For this exercise, reproduce the entries below exactly, but only from the line containing "2.49% (was 0%)" through the line containing "action,CTS,global route", both included.

(Stored items)

__________

===== config.mk =====
export PLATFORM = sky130hd
export DESIGN_NAME = data_mem_arbiter
export DESIGN_NICKNAME = d
export VERILOG_FILES = /design/src/rtl/dmem_pkg.sv /design/src/rtl/rr_arb2.sv /design/src/rtl/data_mem_arbiter.sv
export SDC_FILE = /design/constraint.sdc
export NUM_CORES = 1
export LEC_CHECK = 0
export ABC_AREA = 1
export BUFFER_PORTS_ARGS = -buffer_cell sky130_fd_sc_hd__buf_2
export CAP_MARGIN = 40
export CORE_AREA = 2 2 168 170
export CTS_CLUSTER_DIAMETER = 150
export CTS_CLUSTER_SIZE = 10
export DETAILED_ROUTE_END_ITERATION = 12
export DIE_AREA = 0 0 170 172
export GPL_TIMING_DRIVEN = 0
export HOLD_SLACK_MARGIN = 0.12
export PLACE_DENSITY = 0.55
export SETUP_SLACK_MARGIN = 0.4
export SLEW_MARGIN = 30
export SYNTH_ARGS = -nofsm -noshare
export SYNTH_HDL_FRONTEND = slang
export SYNTH_SLANG_ARGS = --single-unit

===== constraint.sdc =====
create_clock -name clk -period 4.12 [get_ports clk]
set_input_delay 0.824 -clock clk [delete_from_list [all_inputs] [get_ports clk]]
set_output_delay 0.824 -clock clk [all_outputs]
set_load 0.02 [all_outputs]
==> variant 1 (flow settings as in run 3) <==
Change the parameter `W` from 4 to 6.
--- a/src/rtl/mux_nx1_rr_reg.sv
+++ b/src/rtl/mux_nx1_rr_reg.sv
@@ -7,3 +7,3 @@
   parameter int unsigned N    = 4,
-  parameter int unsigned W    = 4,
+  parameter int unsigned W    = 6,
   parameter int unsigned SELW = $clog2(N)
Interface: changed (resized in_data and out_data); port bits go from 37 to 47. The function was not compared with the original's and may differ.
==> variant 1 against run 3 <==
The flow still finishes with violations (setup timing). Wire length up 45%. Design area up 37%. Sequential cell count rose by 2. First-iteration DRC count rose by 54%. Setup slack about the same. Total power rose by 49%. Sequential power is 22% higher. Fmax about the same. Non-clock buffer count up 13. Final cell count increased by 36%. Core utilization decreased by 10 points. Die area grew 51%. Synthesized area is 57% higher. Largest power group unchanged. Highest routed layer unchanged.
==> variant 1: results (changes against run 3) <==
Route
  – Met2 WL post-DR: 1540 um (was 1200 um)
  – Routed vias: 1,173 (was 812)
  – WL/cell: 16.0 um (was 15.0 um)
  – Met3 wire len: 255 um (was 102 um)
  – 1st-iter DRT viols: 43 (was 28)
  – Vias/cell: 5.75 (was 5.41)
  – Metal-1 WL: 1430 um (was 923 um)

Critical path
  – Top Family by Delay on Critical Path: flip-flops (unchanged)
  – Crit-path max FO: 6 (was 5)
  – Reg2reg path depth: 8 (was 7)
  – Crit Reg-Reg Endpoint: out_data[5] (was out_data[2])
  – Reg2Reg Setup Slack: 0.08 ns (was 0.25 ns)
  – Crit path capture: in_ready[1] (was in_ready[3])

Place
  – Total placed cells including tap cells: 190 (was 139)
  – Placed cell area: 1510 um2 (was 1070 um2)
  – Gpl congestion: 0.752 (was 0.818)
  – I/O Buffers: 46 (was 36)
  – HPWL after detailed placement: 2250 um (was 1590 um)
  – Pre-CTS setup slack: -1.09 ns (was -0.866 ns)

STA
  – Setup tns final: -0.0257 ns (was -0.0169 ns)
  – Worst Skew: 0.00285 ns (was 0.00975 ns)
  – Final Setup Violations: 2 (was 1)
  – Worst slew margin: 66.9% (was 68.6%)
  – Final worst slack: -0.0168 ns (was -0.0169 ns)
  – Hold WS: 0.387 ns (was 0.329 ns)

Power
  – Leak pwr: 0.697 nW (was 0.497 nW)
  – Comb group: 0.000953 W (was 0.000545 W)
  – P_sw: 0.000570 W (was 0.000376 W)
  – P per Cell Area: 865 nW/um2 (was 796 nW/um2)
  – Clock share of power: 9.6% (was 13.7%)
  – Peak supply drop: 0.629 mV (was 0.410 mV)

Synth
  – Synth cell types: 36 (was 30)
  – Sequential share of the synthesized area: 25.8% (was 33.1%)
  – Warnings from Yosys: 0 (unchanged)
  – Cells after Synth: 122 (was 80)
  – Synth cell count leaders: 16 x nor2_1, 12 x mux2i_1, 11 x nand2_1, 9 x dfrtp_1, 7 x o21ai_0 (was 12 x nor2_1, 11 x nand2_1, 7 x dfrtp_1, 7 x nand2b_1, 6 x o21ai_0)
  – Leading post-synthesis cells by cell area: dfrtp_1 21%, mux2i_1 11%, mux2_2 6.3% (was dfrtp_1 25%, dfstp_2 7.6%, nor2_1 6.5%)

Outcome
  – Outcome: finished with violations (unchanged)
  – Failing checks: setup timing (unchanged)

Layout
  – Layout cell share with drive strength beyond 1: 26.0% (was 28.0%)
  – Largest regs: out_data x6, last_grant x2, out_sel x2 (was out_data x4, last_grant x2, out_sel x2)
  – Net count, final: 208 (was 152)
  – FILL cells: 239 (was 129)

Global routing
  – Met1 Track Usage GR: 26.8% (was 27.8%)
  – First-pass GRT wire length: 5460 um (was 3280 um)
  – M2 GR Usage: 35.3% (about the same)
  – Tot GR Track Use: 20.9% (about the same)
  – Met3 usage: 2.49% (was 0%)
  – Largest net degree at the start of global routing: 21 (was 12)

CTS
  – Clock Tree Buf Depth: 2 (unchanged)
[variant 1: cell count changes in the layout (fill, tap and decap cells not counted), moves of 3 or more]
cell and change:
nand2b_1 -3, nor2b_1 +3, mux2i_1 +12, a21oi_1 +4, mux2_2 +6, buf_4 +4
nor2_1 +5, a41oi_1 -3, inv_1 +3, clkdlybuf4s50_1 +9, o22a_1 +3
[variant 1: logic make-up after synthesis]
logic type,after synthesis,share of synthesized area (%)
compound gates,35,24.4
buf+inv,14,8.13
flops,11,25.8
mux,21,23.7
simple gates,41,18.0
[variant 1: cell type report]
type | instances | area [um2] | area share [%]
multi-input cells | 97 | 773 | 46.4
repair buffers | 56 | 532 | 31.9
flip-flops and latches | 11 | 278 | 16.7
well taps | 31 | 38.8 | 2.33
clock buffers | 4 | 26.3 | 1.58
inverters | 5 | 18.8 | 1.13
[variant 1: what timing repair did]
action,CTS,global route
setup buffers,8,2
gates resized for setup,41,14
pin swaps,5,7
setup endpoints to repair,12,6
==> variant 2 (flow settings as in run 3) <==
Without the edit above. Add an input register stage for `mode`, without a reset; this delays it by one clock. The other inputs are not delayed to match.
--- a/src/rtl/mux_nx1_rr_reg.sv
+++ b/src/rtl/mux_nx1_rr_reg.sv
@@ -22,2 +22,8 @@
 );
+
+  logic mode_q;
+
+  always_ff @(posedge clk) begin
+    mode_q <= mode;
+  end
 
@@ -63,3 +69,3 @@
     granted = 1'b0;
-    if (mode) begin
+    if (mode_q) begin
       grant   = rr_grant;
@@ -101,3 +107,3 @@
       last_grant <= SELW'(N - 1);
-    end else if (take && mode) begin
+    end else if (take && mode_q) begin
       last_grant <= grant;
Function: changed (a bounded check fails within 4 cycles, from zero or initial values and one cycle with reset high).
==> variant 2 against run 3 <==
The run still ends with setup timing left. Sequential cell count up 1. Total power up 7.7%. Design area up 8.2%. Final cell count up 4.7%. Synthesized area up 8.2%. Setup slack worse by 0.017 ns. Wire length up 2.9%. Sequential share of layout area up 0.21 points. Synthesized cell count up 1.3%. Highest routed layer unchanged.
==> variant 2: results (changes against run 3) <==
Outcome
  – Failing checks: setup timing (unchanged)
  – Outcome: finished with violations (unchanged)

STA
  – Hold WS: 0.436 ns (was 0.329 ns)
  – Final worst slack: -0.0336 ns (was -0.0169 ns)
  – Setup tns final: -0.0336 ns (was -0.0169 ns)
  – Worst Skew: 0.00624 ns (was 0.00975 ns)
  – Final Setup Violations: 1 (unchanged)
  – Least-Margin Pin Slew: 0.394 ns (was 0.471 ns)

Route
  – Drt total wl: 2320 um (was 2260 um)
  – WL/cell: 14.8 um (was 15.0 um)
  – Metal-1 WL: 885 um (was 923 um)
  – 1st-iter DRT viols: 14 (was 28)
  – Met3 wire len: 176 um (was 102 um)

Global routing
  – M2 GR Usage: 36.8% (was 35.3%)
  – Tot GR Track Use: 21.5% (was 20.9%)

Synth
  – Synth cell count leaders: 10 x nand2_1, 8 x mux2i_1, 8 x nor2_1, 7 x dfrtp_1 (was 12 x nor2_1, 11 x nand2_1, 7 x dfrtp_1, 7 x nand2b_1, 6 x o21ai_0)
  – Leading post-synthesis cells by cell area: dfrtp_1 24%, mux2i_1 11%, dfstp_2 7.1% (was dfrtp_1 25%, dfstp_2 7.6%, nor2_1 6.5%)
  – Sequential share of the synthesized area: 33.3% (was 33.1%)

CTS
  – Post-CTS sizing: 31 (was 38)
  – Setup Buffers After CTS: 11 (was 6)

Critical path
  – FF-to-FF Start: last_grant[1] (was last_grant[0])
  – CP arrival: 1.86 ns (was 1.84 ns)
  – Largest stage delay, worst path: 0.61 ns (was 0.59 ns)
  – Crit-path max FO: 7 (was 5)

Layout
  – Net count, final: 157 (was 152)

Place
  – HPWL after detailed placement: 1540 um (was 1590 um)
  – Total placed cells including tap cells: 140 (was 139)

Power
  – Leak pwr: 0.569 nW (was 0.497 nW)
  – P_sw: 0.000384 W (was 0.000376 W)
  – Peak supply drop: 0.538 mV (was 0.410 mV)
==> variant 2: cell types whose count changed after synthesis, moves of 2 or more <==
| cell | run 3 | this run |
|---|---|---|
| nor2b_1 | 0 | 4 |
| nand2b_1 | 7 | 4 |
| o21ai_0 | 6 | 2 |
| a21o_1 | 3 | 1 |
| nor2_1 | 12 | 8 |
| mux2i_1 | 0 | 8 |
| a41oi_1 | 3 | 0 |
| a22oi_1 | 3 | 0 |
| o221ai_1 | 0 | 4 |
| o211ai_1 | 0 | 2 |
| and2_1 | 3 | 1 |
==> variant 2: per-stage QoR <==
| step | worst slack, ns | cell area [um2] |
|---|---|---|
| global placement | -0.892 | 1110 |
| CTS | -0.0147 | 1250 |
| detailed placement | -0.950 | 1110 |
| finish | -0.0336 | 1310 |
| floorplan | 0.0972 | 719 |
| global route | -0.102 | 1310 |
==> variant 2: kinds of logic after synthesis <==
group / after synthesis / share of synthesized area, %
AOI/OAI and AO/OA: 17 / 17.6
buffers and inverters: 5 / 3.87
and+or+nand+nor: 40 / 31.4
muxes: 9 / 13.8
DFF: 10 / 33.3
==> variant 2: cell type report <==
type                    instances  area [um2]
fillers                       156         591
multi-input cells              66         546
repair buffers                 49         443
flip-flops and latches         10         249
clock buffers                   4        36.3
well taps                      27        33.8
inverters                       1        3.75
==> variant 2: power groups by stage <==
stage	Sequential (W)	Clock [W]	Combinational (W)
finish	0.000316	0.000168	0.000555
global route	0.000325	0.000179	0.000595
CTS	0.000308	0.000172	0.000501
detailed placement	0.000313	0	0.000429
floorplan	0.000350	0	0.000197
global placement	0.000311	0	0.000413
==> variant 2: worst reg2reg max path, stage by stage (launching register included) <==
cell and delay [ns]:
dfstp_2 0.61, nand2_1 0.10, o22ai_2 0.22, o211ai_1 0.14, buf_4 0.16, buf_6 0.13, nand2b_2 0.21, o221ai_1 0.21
**config.mk**
```make
export PLATFORM = sky130hd
export DESIGN_NAME = mem_arbiter
export DESIGN_NICKNAME = d
export VERILOG_FILES = /design/src/rtl/mem_arbiter_pkg.sv /design/src/rtl/mem_arbiter_port.sv /design/src/rtl/mem_arbiter.sv
export SDC_FILE = /design/constraint.sdc
export NUM_CORES = 1
export LEC_CHECK = 0
export CAP_MARGIN = 20
export CORE_UTILIZATION = 30
export CTS_BUF_LIST = sky130_fd_sc_hd__clkbuf_4 sky130_fd_sc_hd__clkbuf_8 sky130_fd_sc_hd__clkbuf_16
export CTS_CLUSTER_DIAMETER = 200
export DETAILED_ROUTE_END_ITERATION = 6
export SYNTH_ARGS = -nofsm -noshare
export SYNTH_HDL_FRONTEND = slang
export SYNTH_HIERARCHICAL = 1
export SYNTH_SLANG_ARGS = --single-unit
```
**constraint.sdc**
```tcl
create_clock -name clk -period 4.3 [get_ports clk]
set_input_delay 0.43 -clock clk [delete_from_list [all_inputs] [get_ports clk]]
set_output_delay 0.43 -clock clk [all_outputs]
set_load 0.05 [all_outputs]
```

__________

• Response to the exercise:
  – Met3 usage: 2.49% (was 0%)
  – Largest net degree at the start of global routing: 21 (was 12)

CTS
  – Clock Tree Buf Depth: 2 (unchanged)
[variant 1: cell count changes in the layout (fill, tap and decap cells not counted), moves of 3 or more]
cell and change:
nand2b_1 -3, nor2b_1 +3, mux2i_1 +12, a21oi_1 +4, mux2_2 +6, buf_4 +4
nor2_1 +5, a41oi_1 -3, inv_1 +3, clkdlybuf4s50_1 +9, o22a_1 +3
[variant 1: logic make-up after synthesis]
logic type,after synthesis,share of synthesized area (%)
compound gates,35,24.4
buf+inv,14,8.13
flops,11,25.8
mux,21,23.7
simple gates,41,18.0
[variant 1: cell type report]
type | instances | area [um2] | area share [%]
multi-input cells | 97 | 773 | 46.4
repair buffers | 56 | 532 | 31.9
flip-flops and latches | 11 | 278 | 16.7
well taps | 31 | 38.8 | 2.33
clock buffers | 4 | 26.3 | 1.58
inverters | 5 | 18.8 | 1.13
[variant 1: what timing repair did]
action,CTS,global route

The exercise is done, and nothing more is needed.